[src/source/cnn_pkg.sv]
`default_nettype none

package cnn_pkg;

  // --------------------
  // data types

  typedef logic [15:0] word_t;          // one sram word
  typedef logic signed [7:0] pixel_t;   // input pixel or kernel tap
  typedef logic signed [19:0] acc_t;    // 3x3 sum, 9 * 127 * 128 fits easily
  typedef logic [7:0] pooled_t;         // after relu and max, 0..127

  // 4x4 patch, element index is row*4 + col
  typedef pixel_t [15:0] patch_t;

  // 3x3 kernel, element index is row*3 + col
  typedef pixel_t [8:0] taps_t;

  typedef logic [6:0] dim_t;            // matrix size N, 4..64

  // --------------------
  // constants

  localparam int ADDR_W = 12;           // default sram address width
  localparam int RELU_MAX = 127;        // clamp ceiling
  localparam word_t END_MARK = 16'hFFFF;  // terminates the matrix list
  localparam int TAP_WORDS = 5;         // weight words holding nine taps
  localparam int PATCH_READS = 8;       // 4 rows x 2 words

endpackage

`default_nettype wire

[src/source/patch_fetch.sv]
`timescale 1ns/1ns
`default_nettype none

module patch_fetch #(
  parameter int addr_w = cnn_pkg::ADDR_W
) (
  input  wire logic            clk,
  input  wire logic            reset_b,
  input  wire logic            dut_run,
  input  wire logic            taps_valid,
  input  wire cnn_pkg::word_t  input_sram_read_data,
  output logic [addr_w-1:0]    input_sram_read_address,
  output logic                 load_start,
  output cnn_pkg::patch_t      patch,
  output logic                 patch_valid,
  output logic                 patch_last,
  output logic                 dut_busy
);

  import cnn_pkg::*;

  typedef enum logic [2:0] {
    st_idle,
    st_wait_taps,
    st_read_hdr,
    st_fetch,
    st_drain
  } state_t;

  state_t            state;
  logic              hdr_wait;    // header data arrives this cycle
  logic [addr_w-1:0] hdr_addr;    // address of current header word
  dim_t              n;
  dim_t              half;        // words per matrix row
  dim_t              pool_n;      // pooled outputs per row and column
  dim_t              row;         // pooled row
  dim_t              col;         // pooled column
  logic [2:0]        rd_idx;      // read number within the patch
  logic              last_pos;
  logic [addr_w-1:0] patch_base;
  logic [1:0]        drain_cnt;
  logic              rd_valid_q;  // patch word on the read data bus
  logic [2:0]        rd_idx_q;
  logic              rd_last_q;

  assign half     = n >> 1;
  assign pool_n   = (n - dim_t'(2)) >> 1;
  assign last_pos = (row == pool_n - dim_t'(1)) && (col == pool_n - dim_t'(1));

  // top-left word of the patch: header + 1 + 2*row*(N/2) + col
  assign patch_base = hdr_addr + addr_w'(1) + addr_w'(2) * addr_w'(row) * addr_w'(half)
                      + addr_w'(col);

  // two words per patch row, rows N/2 words apart
  always_comb
  begin
    if (state == st_fetch)
      input_sram_read_address = patch_base + addr_w'(rd_idx[2:1]) * addr_w'(half)
                                + addr_w'(rd_idx[0]);
    else
      input_sram_read_address = hdr_addr;
  end

  assign load_start = (state == st_idle) && dut_run;
  assign dut_busy   = (state != st_idle);

  // --------------------
  // run control
  always_ff @(posedge clk or negedge reset_b)
  begin
    if (!reset_b)
    begin
      state     <= st_idle;
      hdr_wait  <= 1'b0;
      hdr_addr  <= '0;
      n         <= '0;
      row       <= '0;
      col       <= '0;
      rd_idx    <= '0;
      drain_cnt <= '0;
    end
    else
    begin
      case (state)
        st_idle:
          if (dut_run)
          begin
            state    <= st_wait_taps;
            hdr_addr <= '0;
          end
        st_wait_taps:
          if (taps_valid)
          begin
            state    <= st_read_hdr;
            hdr_wait <= 1'b0;
          end
        st_read_hdr:
        begin
          hdr_wait <= ~hdr_wait;
          if (hdr_wait)
          begin
            if (input_sram_read_data == END_MARK)
            begin
              state     <= st_drain;
              drain_cnt <= '0;
            end
            else
            begin
              state  <= st_fetch;
              n      <= input_sram_read_data[6:0];  // N from low byte
              row    <= '0;
              col    <= '0;
              rd_idx <= '0;
            end
          end
        end
        st_fetch:
        begin
          rd_idx <= rd_idx + 3'd1;  // wraps to 0 after the eighth read
          if (rd_idx == 3'(PATCH_READS - 1))
          begin
            if (last_pos)
            begin
              state    <= st_read_hdr;
              hdr_addr <= hdr_addr + addr_w'(1) + addr_w'(n) * addr_w'(half);
            end
            else if (col == pool_n - dim_t'(1))
            begin
              col <= '0;
              row <= row + dim_t'(1);
            end
            else
              col <= col + dim_t'(1);
          end
        end
        st_drain:
        begin
          drain_cnt <= drain_cnt + 2'd1;
          if (drain_cnt == 2'd3)  // conv_pool and packer empty by now
            state <= st_idle;
        end
        default:
          state <= st_idle;
      endcase
    end
  end

  // --------------------
  // patch assembly
  always_ff @(posedge clk or negedge reset_b)
  begin
    if (!reset_b)
    begin
      rd_valid_q  <= 1'b0;
      rd_idx_q    <= '0;
      rd_last_q   <= 1'b0;
      patch_valid <= 1'b0;
      patch_last  <= 1'b0;
    end
    else
    begin
      rd_valid_q  <= (state == st_fetch);
      rd_idx_q    <= rd_idx;
      rd_last_q   <= last_pos;
      patch_valid <= rd_valid_q && (rd_idx_q == 3'(PATCH_READS - 1));
      patch_last  <= rd_valid_q && rd_last_q && (rd_idx_q == 3'(PATCH_READS - 1));
    end
  end

  // new pixels enter at the top, first word ends up at index 0 and 1
  always_ff @(posedge clk)
  begin
    if (rd_valid_q)
      patch <= {input_sram_read_data[7:0], input_sram_read_data[15:8], patch[15:2]};
  end

endmodule

`default_nettype wire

────────────────

Task prompt: Once the line containing "typedef pixel_t [8:0] taps_t;" has been written out, please stop; every line before it, back to the first line of the records above, should be given exactly.

Task result:
[src/source/cnn_pkg.sv]
`default_nettype none

package cnn_pkg;

  // --------------------
  // data types

  typedef logic [15:0] word_t;          // one sram word
  typedef logic signed [7:0] pixel_t;   // input pixel or kernel tap
  typedef logic signed [19:0] acc_t;    // 3x3 sum, 9 * 127 * 128 fits easily
  typedef logic [7:0] pooled_t;         // after relu and max, 0..127

  // 4x4 patch, element index is row*4 + col
  typedef pixel_t [15:0] patch_t;

  // 3x3 kernel, element index is row*3 + col
  typedef pixel_t [8:0] taps_t;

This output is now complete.